From that first interview, Birman said Brown came across as an incredibly bright and articulate woman, who was charged with a serious crime.
“I’m looking through a viewfinder of a camera, and I’m looking at a kid [who] just days before had murdered a 44-year-old man who had picked her up for sex,” Birman said. “[That was ] when I really stopped to think about the fact that children are exposed to that kind of cruelty. It made me want to learn more.”
Birman admitted that his parents’ influence growing up, combined with his innate curiosity and stubbornness, all factored into the seven years he spent developing the documentary about Brown.
“My mother was a huge proponent of social justice,” Birman said.
He said she instilled in him ideas of justice and equality. On the other hand, his father worked as a scientist, analyzing complex ideas from different perspectives. When putting those two factors together, Birman believed it was inevitable that he would become a documentarian.
At the very beginning of his journey, Birman took on all of the aspects necessary to develop the documentary — a large-scale project that lead him to return to Nashville frequently, spending entire evenings wide awake.
“I’d be staring at the ceiling, wondering if I’m making the most expensive home movie I could ever imagine,” Birman said.
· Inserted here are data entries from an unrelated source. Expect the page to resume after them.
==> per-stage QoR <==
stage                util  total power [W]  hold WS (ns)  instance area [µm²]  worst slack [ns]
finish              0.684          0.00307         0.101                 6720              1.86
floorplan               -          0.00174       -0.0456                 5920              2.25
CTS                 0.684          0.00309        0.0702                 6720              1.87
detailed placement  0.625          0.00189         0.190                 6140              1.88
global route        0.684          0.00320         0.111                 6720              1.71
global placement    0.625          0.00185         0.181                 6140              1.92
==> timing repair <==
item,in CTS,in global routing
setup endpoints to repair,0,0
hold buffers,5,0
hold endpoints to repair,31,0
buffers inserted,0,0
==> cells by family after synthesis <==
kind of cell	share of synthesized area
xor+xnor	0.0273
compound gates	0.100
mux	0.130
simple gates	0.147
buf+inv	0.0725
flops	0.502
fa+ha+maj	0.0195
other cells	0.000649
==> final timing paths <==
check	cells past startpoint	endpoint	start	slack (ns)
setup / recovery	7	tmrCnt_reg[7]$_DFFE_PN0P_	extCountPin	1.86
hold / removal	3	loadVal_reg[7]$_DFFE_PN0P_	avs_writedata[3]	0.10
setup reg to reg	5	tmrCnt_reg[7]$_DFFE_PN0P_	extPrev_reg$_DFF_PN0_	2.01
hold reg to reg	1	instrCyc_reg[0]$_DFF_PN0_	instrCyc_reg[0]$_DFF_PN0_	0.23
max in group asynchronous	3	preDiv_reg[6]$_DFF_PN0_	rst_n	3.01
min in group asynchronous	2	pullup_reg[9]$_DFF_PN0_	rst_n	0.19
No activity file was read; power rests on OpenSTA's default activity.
===== src/hdl/ofd_sreg_sel.sv =====
// Special register selector decode for control, debug and test moves.
// Assumes move_class is one of the three one-hot codes; purely combinational.
`timescale 1ns/1ns
module ofd_sreg_sel (
  input  wire logic              enable,
  input  wire ofd_pkg::ofd_move_t move_class,
  input  wire logic [2:0]        sreg_sel,
  output ofd_pkg::ofd_sreg_t     sreg,
  output logic                   invalid
);
  import ofd_pkg::*;

  // ------------------------------------------------------------
  // Selector table
  // ------------------------------------------------------------
  // Undefined codes map to no register and raise invalid, never a guess
  always_comb begin
    sreg    = OFD_SR_NONE;
    invalid = 1'b0;
    if (enable) begin
      unique case (move_class)
        OFD_MV_CTRL: begin
          case (sreg_sel)
            3'h0:    sreg = OFD_SR_CTL0;
            3'h2:    sreg = OFD_SR_FAULT;
            3'h3:    sreg = OFD_SR_PDBR;
            default: invalid = 1'b1;
          endcase
        end
        OFD_MV_DEBUG: begin
          case (sreg_sel)
            3'h0:    sreg = OFD_SR_BP0;
            3'h1:    sreg = OFD_SR_BP1;
            3'h2:    sreg = OFD_SR_BP2;
            3'h3:    sreg = OFD_SR_BP3;
            3'h6:    sreg = OFD_SR_DSTAT;
            3'h7:    sreg = OFD_SR_DCTRL;
            default: invalid = 1'b1;
          endcase
        end
        OFD_MV_TEST: begin
          case (sreg_sel)
            3'h6:    sreg = OFD_SR_TCMD;
            3'h7:    sreg = OFD_SR_TDATA;
            default: invalid = 1'b1;
          endcase
        end
        default: invalid = 1'b1;                                   // Bad class code
      endcase
    end
  end

endmodule : ofd_sreg_sel
File: src/inc/mhpi_pkg.sv
// Package of constants and types for the modem host pin interface.
package mhpi_pkg;

    // ****************************************************************
    // Register map
    // ****************************************************************
    localparam logic [3:0] ADDR_FLOW_MODE  = 4'h0;
    localparam logic [3:0] ADDR_INT_CLEAR  = 4'h1;
    localparam logic [3:0] ADDR_PIN_MODE   = 4'h2;
    localparam logic [3:0] ADDR_PIN_OUT    = 4'h3;
    localparam logic [3:0] ADDR_PIN_DIR    = 4'h4;
    localparam logic [3:0] ADDR_STATUS     = 4'h5;
    localparam logic [3:0] ADDR_PIN_IN     = 4'h6;
    localparam logic [3:0] ADDR_RX_DATA    = 4'h7;

    localparam int          FLOW_MODE_BIT  = 7;
    localparam int          INT_CLEAR_HI   = 7;
    localparam int          INT_CLEAR_LO   = 6;
    localparam logic [7:0]  RST_FLOW_MODE  = 8'h00;
    localparam logic [9:0]  RST_PIN_MODE   = 10'h000;
    localparam logic [4:0]  RST_PIN_OUT    = 5'h00;
    localparam logic [4:0]  RST_PIN_DIR    = 5'h00;

    // ****************************************************************
    // Serial timing
    // ****************************************************************
    localparam int          CLK_HZ         = 20000000;
    localparam int          BAUD_DEFAULT   = 9600;
    localparam int          BIT_CYCLES     = CLK_HZ / BAUD_DEFAULT;
    localparam int          FIFO_DEPTH     = 16;

    // ****************************************************************
    // Pin function modes, two bits per multi-function pin
    // ****************************************************************
    typedef enum logic [1:0] {
        MHPI_PIN_IN  = 2'b00,
        MHPI_PIN_OUT = 2'b01,
        MHPI_PIN_ALT = 2'b10,
        MHPI_PIN_RSV = 2'b11
    } mhpi_pin_mode_t;

    typedef struct packed {
        logic carrier_loss;
        logic wake_on_ring;
        logic loop_loss;
        logic v23_reversal;
        logic intrusion;
    } mhpi_events_t;

    typedef struct packed {
        logic ring_on;
        logic carrier_present;
        logic frame_end;
        logic connected;
        logic sleeping;
    } mhpi_modem_state_t;

    typedef struct packed {
        logic [4:0] out;
        logic [4:0] oe;
    } mhpi_pins_t;

endpackage : mhpi_pkg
He would pay for the airfare, the hotel, the car rentals; he also hired Annenberg students from USC to transcribe and examine the footage.
So while Birman was funding his own project, he was also deciding how best to shape Brown’s story.
“I wanted an audience to understand not only what happened to Cyntoia Brown as a kid but also to see what she was up against in a system,” Birman said. “If you see my documentary, you find out that Brown was at the tail end of three generations of violence against women.”
Birman said Brown’s grandmother was raped. Brown’s mother was also involved in drugs and prostitution before becoming a teen mother. By revealing the complexities of Brown’s history, Birman said he hoped to encourage audiences to think differently about juveniles in the criminal system.
“And thankfully the court system in Nashville was open to my telling this story,” Birman said. “What they had to trust is that, as a journalist, I would be fair. And I was, every step of the way.”